[[ Data, beginning ]]

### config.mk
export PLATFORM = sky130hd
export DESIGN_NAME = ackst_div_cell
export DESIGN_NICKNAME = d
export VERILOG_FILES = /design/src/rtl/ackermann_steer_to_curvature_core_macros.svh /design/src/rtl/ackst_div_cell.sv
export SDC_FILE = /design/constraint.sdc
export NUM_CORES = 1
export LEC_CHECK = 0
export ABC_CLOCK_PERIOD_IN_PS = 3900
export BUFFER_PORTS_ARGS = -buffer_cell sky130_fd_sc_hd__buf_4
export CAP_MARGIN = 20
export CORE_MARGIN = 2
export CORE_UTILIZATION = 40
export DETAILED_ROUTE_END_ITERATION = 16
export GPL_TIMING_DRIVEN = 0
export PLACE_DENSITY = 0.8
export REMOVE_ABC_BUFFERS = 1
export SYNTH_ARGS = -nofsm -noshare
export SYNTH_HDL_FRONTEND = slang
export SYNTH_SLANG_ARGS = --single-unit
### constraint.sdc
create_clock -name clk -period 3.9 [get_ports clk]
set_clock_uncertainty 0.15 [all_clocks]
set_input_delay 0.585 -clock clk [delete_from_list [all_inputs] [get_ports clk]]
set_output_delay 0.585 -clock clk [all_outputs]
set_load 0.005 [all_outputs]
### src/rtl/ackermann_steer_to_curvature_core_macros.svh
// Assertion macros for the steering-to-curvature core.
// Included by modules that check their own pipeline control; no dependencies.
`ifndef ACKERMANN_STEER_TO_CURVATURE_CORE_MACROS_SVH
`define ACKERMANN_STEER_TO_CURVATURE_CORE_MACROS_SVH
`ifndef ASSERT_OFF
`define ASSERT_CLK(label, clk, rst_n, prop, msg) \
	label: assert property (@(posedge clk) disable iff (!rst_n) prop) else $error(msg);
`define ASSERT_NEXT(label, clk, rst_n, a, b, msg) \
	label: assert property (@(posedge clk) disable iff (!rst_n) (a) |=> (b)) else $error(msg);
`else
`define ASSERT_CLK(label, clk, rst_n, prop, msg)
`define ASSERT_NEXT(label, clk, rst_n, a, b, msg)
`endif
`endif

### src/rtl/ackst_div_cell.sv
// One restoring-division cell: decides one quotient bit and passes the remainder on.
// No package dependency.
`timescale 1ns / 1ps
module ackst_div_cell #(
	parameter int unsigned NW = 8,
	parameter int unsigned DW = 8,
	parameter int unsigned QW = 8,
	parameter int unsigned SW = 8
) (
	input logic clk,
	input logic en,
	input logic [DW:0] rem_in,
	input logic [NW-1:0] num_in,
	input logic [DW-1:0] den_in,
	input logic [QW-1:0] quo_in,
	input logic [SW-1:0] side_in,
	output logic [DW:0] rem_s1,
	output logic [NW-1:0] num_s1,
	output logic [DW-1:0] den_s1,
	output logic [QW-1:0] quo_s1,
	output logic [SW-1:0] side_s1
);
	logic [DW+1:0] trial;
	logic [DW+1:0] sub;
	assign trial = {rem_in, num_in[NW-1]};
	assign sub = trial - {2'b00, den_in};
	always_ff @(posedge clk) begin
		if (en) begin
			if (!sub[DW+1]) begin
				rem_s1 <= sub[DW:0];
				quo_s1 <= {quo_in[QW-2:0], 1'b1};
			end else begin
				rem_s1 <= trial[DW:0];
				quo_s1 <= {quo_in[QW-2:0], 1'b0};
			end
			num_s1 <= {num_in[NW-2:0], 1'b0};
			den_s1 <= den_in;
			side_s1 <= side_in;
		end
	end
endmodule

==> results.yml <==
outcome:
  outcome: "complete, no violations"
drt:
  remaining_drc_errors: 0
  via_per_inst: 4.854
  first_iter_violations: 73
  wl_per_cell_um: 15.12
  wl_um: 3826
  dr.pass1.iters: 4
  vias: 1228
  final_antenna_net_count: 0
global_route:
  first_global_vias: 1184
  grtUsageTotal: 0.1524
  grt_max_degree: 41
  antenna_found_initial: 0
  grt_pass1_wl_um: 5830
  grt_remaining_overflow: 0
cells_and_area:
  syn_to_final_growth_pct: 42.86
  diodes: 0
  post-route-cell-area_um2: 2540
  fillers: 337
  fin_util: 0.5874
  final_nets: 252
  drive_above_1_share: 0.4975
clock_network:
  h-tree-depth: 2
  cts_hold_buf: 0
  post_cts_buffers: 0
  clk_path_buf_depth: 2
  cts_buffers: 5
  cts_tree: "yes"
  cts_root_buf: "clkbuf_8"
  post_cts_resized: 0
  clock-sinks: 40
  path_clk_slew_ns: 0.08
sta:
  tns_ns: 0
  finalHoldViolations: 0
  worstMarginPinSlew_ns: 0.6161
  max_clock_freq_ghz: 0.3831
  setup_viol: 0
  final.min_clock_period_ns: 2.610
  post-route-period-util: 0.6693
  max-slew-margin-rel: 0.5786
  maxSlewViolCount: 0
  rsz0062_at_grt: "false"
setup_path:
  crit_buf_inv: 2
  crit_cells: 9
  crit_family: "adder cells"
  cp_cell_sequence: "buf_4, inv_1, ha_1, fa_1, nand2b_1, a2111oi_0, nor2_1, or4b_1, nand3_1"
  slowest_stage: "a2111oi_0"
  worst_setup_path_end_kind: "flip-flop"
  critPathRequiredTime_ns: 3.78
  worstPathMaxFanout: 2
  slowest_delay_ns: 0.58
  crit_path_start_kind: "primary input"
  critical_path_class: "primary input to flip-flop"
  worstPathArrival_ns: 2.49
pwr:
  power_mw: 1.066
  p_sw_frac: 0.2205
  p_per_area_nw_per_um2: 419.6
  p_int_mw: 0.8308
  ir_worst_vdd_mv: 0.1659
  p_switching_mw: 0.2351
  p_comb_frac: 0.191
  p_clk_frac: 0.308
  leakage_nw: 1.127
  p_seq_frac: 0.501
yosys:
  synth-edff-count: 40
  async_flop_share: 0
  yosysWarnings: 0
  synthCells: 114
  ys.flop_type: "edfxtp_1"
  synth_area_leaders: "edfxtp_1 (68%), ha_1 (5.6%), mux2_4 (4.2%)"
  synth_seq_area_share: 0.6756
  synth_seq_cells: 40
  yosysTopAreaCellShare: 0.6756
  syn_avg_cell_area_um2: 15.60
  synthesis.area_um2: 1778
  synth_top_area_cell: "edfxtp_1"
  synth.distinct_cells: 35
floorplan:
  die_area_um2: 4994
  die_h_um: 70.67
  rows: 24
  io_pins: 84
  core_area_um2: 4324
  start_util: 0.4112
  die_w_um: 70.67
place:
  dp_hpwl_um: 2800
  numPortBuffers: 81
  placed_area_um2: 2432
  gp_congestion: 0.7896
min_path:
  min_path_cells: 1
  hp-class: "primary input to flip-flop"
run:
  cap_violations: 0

[[ Data, end ]]
[[ Data, beginning ]]

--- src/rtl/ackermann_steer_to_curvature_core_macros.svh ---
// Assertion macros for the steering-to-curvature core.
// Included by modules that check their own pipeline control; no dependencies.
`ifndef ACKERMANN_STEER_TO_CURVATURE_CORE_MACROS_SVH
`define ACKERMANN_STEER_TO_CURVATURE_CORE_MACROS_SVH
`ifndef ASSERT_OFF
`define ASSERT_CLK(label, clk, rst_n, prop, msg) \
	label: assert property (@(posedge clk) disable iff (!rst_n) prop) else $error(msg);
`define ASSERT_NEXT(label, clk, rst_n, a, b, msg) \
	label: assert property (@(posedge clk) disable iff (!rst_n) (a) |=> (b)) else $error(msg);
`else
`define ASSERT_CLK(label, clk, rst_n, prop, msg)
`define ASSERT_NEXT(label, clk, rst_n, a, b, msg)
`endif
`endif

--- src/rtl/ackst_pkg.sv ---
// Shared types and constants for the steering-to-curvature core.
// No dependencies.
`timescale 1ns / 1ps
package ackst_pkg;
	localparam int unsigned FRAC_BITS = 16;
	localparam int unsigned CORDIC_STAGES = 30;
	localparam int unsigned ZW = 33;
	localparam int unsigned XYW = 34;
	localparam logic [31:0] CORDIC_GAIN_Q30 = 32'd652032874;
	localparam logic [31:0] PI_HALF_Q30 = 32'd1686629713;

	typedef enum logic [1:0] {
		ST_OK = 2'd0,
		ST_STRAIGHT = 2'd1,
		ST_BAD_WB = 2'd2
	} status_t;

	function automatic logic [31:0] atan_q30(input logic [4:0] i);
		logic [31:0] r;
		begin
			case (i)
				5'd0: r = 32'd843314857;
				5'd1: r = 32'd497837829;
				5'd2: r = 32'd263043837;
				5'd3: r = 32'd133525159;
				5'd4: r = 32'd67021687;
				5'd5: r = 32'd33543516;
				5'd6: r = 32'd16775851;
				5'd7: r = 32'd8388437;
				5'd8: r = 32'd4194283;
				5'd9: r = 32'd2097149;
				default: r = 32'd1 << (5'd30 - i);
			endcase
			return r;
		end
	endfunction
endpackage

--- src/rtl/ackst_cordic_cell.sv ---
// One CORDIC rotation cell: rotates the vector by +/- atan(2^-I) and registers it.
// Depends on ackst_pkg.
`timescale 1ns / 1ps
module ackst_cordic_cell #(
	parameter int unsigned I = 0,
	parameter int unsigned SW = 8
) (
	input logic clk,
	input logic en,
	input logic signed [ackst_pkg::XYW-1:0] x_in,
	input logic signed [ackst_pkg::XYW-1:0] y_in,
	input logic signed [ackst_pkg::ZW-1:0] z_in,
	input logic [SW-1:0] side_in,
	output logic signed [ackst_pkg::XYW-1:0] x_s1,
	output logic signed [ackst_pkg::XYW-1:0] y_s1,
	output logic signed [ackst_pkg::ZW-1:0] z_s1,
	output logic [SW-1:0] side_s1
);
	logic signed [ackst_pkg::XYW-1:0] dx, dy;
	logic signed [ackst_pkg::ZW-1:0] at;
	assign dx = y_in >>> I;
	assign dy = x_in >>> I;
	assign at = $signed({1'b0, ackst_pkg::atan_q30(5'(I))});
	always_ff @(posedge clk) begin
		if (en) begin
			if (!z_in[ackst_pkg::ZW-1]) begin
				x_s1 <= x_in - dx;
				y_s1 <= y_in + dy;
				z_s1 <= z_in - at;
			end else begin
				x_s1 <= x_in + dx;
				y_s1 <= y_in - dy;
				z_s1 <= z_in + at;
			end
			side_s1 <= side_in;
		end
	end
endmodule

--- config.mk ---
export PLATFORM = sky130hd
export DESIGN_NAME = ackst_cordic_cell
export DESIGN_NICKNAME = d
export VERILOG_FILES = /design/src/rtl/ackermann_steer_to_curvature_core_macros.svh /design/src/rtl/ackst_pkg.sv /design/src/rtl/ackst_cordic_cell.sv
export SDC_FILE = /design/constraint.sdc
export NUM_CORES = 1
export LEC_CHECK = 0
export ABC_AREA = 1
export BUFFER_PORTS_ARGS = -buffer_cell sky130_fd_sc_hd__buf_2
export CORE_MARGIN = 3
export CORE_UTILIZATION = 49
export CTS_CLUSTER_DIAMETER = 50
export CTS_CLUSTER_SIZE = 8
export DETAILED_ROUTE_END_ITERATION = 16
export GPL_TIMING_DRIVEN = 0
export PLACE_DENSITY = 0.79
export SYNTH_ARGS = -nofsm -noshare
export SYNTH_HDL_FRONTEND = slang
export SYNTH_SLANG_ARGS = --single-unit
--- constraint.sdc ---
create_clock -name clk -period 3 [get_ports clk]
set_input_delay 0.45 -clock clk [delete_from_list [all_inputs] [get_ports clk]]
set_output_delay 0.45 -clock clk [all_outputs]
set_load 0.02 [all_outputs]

[[ Data, end ]]

**Goal of the exercise**. Beginning at the line above with "export ABC_AREA = 1" and finishing at the line with "set_load 0.02 [all_outputs]", return each line exactly and return nothing else.

**Solution to this exercise**.
export ABC_AREA = 1
export BUFFER_PORTS_ARGS = -buffer_cell sky130_fd_sc_hd__buf_2
export CORE_MARGIN = 3
export CORE_UTILIZATION = 49
export CTS_CLUSTER_DIAMETER = 50
export CTS_CLUSTER_SIZE = 8
export DETAILED_ROUTE_END_ITERATION = 16
export GPL_TIMING_DRIVEN = 0
export PLACE_DENSITY = 0.79
export SYNTH_ARGS = -nofsm -noshare
export SYNTH_HDL_FRONTEND = slang
export SYNTH_SLANG_ARGS = --single-unit
--- constraint.sdc ---
create_clock -name clk -period 3 [get_ports clk]
set_input_delay 0.45 -clock clk [delete_from_list [all_inputs] [get_ports clk]]
set_output_delay 0.45 -clock clk [all_outputs]
set_load 0.02 [all_outputs]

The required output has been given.